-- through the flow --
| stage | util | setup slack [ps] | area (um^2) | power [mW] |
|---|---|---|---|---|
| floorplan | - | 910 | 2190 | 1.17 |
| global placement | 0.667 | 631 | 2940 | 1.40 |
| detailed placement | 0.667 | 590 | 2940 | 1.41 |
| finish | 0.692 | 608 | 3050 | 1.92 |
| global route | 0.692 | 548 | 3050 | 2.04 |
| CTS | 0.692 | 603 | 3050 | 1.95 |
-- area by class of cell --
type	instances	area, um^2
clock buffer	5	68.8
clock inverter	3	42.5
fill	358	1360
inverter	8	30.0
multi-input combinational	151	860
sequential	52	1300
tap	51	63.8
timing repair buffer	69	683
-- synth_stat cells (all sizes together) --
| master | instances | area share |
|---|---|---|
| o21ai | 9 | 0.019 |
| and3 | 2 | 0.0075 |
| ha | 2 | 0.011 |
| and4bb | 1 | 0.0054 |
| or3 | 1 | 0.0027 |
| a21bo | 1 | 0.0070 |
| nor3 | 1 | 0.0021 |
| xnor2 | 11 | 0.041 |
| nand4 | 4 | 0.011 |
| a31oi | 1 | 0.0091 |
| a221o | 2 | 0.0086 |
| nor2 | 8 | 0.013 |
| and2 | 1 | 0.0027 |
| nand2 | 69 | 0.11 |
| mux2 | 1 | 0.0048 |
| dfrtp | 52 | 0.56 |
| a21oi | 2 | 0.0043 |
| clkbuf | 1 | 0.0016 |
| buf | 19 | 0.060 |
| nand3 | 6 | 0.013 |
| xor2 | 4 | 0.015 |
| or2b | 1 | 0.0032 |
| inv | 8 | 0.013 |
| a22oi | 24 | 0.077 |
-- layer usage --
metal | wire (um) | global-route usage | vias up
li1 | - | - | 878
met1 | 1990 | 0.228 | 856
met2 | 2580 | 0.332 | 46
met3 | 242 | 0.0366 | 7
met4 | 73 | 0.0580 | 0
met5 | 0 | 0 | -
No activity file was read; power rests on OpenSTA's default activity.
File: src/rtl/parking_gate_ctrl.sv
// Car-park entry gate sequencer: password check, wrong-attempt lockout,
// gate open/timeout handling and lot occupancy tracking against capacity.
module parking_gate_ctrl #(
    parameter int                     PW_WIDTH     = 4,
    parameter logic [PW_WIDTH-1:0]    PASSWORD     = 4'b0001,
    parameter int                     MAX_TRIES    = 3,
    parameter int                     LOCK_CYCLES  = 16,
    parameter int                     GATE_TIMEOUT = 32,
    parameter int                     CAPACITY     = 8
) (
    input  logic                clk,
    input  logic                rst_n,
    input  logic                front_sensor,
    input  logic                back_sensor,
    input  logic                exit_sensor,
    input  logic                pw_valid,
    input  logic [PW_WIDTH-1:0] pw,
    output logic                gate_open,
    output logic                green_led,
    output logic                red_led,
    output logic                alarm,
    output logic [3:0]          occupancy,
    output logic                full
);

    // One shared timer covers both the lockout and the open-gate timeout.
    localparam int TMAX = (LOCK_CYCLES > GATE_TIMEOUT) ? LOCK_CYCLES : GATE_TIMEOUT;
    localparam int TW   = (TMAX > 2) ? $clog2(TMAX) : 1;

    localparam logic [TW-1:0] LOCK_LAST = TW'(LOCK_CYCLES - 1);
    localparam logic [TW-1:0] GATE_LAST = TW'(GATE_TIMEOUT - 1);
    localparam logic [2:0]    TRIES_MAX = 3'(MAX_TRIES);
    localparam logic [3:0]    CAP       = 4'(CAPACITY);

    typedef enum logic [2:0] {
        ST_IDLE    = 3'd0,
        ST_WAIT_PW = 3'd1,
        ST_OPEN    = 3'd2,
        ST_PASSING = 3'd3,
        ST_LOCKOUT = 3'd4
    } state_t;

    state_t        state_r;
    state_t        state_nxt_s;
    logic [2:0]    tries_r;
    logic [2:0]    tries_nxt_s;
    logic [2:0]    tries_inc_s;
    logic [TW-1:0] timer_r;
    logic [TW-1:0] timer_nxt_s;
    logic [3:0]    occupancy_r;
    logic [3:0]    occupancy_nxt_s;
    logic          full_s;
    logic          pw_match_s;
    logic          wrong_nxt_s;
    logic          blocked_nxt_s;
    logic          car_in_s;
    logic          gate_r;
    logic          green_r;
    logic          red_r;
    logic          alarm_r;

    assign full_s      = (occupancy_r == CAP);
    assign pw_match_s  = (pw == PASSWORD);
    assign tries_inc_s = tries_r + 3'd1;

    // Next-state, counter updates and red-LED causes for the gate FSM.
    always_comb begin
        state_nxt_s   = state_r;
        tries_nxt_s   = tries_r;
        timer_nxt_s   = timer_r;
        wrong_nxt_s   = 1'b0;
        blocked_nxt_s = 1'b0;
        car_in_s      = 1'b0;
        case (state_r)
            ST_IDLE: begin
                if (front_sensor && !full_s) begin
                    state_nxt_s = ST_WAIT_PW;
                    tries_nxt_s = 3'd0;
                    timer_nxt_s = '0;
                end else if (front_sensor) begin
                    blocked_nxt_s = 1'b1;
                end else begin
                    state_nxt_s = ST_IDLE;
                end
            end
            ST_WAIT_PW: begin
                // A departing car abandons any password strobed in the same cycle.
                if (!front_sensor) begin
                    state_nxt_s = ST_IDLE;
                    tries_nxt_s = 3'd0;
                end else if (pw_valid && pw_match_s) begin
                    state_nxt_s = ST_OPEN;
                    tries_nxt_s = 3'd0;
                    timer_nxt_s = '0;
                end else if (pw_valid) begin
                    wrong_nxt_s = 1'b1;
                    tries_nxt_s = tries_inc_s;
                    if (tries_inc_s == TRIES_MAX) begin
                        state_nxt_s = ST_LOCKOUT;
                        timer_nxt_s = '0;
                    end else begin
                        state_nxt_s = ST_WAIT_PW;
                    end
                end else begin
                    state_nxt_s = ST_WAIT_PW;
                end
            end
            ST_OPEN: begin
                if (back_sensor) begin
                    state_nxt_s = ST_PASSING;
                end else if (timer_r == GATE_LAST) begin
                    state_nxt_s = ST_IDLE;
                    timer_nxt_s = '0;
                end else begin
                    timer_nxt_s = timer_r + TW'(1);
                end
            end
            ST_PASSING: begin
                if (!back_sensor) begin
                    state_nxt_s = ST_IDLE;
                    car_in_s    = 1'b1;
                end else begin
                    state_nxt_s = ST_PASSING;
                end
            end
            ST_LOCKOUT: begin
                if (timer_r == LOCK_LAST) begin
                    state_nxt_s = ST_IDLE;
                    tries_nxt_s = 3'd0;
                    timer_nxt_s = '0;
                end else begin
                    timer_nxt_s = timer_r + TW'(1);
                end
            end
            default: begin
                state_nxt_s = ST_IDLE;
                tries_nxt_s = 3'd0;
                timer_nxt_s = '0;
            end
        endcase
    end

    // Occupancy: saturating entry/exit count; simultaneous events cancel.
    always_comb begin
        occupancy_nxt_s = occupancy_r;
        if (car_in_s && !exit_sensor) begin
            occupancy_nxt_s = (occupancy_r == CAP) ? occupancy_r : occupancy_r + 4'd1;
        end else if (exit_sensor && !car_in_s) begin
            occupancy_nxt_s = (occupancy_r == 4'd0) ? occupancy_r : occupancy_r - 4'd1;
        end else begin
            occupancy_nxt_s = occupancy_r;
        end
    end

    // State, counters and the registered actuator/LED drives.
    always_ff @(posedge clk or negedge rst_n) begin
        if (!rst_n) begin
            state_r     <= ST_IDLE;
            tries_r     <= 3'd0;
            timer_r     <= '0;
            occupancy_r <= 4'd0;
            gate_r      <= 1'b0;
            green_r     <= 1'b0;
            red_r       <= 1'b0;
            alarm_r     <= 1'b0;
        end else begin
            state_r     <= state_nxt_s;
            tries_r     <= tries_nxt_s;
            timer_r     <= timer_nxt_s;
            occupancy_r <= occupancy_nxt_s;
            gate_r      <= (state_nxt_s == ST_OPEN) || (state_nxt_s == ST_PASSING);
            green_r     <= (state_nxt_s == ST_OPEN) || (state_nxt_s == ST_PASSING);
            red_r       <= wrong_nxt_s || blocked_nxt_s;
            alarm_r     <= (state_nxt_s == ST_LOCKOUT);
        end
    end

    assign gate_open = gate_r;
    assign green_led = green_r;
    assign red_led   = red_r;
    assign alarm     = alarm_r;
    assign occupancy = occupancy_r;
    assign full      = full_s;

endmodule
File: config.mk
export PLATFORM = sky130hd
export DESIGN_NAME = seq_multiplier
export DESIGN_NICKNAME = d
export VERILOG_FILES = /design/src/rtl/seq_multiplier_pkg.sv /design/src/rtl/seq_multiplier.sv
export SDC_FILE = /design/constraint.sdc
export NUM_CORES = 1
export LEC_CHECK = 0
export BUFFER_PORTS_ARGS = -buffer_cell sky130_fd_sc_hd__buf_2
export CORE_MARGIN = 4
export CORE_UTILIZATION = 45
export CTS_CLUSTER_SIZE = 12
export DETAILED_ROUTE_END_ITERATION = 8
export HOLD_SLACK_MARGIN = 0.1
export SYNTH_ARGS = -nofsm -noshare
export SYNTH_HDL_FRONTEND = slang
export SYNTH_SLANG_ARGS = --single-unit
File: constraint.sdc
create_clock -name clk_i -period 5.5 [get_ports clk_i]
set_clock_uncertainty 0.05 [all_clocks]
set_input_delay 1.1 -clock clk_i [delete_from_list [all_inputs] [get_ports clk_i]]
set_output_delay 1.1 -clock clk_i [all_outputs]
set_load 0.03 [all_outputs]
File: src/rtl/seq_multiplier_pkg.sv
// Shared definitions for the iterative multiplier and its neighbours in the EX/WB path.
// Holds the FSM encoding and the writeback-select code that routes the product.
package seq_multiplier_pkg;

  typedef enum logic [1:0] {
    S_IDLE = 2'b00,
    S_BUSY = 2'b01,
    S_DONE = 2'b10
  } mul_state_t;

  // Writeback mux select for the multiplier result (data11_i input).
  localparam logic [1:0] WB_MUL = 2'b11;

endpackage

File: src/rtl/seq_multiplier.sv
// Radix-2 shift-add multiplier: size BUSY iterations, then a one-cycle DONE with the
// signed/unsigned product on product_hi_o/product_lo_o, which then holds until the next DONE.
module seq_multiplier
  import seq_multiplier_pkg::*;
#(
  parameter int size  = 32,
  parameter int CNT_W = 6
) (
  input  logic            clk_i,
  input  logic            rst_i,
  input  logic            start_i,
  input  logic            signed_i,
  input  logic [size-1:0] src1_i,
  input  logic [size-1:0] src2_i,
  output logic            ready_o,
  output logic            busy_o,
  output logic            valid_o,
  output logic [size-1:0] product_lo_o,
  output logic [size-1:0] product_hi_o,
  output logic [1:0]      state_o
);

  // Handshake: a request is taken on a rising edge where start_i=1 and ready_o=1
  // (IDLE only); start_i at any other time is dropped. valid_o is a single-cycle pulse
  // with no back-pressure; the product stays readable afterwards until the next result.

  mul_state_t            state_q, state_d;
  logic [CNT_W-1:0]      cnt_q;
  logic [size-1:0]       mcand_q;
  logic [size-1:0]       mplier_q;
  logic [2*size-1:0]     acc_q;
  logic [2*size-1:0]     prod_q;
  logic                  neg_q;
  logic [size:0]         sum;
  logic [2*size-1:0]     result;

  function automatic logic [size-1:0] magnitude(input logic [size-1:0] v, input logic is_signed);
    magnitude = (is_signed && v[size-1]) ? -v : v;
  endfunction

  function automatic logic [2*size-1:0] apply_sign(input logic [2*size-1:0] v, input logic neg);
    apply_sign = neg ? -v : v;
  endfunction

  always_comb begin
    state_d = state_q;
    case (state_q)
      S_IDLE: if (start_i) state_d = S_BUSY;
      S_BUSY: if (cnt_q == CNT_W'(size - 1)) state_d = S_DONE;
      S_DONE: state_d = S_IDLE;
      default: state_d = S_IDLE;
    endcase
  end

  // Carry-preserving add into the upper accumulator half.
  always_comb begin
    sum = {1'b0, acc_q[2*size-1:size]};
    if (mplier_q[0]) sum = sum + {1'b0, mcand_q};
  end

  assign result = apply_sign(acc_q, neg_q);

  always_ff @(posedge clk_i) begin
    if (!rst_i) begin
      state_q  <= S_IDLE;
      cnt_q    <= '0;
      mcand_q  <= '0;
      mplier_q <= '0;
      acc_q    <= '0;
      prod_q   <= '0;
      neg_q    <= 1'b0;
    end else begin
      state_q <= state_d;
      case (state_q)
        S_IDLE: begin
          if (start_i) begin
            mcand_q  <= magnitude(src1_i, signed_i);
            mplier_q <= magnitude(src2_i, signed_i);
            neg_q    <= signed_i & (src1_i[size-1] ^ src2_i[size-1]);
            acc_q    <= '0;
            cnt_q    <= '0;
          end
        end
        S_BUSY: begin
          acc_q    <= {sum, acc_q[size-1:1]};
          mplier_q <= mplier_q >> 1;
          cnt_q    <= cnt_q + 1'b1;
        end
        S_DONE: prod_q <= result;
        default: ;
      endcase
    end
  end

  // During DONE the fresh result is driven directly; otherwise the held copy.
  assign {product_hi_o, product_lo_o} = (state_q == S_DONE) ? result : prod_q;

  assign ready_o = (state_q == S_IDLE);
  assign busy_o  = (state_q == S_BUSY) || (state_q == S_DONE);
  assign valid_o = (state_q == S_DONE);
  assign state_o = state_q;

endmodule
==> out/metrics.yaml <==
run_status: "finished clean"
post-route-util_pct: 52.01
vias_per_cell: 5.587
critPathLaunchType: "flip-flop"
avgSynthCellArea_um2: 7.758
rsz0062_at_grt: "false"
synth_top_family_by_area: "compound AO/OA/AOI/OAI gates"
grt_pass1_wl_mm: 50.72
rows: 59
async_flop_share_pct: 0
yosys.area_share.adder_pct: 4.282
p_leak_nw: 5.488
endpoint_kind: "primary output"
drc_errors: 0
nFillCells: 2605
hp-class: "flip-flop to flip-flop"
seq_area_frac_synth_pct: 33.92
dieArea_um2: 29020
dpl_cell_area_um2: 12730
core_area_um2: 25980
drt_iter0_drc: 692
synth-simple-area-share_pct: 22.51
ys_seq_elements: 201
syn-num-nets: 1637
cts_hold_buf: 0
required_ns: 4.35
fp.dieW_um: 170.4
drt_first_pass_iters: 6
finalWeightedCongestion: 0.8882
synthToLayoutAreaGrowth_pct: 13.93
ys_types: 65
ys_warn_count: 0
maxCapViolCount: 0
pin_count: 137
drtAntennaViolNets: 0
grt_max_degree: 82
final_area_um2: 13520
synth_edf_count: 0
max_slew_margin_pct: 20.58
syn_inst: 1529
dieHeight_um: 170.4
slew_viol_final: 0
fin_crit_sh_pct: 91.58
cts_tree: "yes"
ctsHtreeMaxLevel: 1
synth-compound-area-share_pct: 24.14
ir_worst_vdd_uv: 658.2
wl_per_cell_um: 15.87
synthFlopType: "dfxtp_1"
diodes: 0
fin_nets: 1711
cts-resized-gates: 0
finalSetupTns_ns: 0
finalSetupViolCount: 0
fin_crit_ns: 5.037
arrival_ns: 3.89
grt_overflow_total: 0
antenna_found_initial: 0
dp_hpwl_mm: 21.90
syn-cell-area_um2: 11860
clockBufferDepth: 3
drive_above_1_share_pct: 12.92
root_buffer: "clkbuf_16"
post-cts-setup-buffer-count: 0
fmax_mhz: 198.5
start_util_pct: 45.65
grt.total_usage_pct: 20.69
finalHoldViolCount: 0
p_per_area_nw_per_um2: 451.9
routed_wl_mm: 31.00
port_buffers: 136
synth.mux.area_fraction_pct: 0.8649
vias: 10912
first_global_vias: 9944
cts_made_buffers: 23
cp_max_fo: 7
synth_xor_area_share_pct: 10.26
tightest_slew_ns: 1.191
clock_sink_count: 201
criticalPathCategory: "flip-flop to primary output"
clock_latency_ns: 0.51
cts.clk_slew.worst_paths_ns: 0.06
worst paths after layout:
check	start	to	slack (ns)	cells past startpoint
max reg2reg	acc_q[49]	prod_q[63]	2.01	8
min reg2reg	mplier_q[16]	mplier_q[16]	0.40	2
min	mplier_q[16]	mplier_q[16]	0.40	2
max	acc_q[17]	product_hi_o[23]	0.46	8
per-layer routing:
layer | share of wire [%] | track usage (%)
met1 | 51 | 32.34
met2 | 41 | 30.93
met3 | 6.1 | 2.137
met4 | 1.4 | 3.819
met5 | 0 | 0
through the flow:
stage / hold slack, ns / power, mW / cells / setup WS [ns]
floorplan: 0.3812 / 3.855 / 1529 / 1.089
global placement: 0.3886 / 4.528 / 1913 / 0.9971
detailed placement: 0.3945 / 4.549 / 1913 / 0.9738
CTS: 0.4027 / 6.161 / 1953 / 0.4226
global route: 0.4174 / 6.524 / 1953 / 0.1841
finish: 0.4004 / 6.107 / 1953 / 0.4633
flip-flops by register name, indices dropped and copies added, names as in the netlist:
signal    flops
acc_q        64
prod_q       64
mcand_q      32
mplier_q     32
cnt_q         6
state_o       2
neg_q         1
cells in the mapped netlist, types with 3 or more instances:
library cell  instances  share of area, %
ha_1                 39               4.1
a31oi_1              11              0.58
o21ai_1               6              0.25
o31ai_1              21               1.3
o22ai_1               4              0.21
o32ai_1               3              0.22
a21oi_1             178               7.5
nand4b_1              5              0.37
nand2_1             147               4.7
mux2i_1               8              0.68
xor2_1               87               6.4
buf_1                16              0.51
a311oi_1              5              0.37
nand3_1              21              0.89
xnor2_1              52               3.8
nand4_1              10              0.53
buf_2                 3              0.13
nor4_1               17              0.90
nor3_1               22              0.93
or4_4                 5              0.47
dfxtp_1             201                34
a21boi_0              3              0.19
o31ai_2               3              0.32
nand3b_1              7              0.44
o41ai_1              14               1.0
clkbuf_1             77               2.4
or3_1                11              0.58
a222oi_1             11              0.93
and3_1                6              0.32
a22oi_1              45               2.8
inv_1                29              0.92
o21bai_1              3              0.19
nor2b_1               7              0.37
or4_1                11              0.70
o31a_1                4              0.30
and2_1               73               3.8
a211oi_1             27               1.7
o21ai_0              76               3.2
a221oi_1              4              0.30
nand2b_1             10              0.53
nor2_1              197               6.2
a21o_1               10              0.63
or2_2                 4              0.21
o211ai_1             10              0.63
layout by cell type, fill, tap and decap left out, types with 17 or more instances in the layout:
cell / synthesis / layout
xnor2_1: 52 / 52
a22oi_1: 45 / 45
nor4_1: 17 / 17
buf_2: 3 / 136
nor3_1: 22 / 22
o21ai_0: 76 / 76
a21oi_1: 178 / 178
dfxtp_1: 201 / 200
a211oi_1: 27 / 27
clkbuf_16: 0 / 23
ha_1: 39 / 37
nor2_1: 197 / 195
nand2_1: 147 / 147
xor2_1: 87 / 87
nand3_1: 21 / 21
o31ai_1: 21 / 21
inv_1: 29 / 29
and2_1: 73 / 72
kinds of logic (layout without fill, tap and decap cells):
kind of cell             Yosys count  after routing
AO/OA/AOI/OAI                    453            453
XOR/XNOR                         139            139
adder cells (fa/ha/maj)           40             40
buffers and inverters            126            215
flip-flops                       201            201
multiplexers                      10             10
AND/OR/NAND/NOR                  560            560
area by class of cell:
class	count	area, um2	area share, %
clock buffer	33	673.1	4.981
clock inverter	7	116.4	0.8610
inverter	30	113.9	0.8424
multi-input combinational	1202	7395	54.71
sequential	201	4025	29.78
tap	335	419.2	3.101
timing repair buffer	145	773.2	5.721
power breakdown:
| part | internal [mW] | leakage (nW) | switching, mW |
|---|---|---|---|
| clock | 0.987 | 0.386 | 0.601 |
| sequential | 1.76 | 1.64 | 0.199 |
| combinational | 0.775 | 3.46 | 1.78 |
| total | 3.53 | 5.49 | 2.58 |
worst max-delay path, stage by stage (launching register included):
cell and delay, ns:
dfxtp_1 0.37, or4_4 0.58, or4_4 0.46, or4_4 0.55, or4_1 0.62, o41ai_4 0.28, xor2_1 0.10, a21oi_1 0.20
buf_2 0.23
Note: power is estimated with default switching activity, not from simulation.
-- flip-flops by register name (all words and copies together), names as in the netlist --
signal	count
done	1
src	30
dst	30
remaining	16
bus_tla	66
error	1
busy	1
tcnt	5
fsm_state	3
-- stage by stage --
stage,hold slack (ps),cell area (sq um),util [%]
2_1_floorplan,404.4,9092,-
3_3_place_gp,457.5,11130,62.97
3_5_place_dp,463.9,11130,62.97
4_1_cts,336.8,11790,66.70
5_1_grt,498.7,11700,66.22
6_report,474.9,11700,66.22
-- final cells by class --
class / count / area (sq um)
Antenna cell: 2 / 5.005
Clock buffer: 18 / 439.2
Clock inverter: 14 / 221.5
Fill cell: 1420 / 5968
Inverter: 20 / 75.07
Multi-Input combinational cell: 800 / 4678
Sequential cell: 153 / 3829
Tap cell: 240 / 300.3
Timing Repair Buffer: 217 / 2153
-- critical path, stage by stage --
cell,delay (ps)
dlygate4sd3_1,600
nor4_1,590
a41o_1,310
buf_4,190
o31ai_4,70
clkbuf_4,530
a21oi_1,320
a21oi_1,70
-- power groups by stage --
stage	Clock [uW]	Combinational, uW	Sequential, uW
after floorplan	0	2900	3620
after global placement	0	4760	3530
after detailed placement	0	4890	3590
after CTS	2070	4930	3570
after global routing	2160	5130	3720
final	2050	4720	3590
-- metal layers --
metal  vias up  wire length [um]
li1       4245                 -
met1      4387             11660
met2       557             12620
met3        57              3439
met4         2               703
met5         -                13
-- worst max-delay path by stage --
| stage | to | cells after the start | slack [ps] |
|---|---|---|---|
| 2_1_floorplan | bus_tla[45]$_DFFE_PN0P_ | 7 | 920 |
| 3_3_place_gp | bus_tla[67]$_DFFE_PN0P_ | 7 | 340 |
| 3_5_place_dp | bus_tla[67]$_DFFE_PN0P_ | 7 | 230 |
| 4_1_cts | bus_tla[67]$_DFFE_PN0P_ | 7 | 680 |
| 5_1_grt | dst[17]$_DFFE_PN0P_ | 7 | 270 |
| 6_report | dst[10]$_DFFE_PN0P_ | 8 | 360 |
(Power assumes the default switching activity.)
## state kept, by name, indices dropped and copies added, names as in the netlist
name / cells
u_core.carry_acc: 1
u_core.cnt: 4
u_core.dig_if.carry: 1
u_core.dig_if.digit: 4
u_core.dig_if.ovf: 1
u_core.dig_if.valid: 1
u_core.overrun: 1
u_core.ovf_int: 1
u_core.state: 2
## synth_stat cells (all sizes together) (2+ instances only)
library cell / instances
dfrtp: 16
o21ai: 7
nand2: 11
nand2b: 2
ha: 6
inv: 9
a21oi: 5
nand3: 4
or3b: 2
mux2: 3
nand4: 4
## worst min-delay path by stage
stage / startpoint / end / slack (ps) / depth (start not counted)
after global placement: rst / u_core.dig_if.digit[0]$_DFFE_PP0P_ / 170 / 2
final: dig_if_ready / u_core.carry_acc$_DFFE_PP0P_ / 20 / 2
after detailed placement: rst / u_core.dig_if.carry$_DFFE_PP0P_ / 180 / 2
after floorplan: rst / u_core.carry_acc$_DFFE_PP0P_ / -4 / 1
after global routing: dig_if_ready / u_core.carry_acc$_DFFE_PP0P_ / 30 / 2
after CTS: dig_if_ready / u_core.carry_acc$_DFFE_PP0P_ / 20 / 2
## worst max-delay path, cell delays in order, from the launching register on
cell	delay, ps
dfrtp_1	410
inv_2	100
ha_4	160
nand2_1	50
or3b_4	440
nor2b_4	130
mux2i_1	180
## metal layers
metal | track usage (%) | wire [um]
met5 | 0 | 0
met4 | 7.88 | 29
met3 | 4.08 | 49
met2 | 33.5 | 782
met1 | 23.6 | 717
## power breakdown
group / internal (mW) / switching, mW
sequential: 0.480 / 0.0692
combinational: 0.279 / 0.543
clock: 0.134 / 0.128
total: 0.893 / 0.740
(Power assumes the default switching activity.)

#####

* What needs to be done *
All that is needed is how many lines of the listing hold the word "together", stated as one number.

* Written answer *
3